*** Begin section ***

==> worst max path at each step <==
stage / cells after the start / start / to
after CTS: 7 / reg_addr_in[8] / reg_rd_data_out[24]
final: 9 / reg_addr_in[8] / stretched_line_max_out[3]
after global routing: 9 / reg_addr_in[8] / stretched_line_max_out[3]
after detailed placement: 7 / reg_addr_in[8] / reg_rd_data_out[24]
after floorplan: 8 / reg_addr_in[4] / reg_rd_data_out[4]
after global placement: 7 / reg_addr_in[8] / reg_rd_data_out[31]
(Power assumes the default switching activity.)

*** End section ***

TASK: Give the number of lines in this material that include the string "placement", with no other text.

RESPONSE BELOW: 2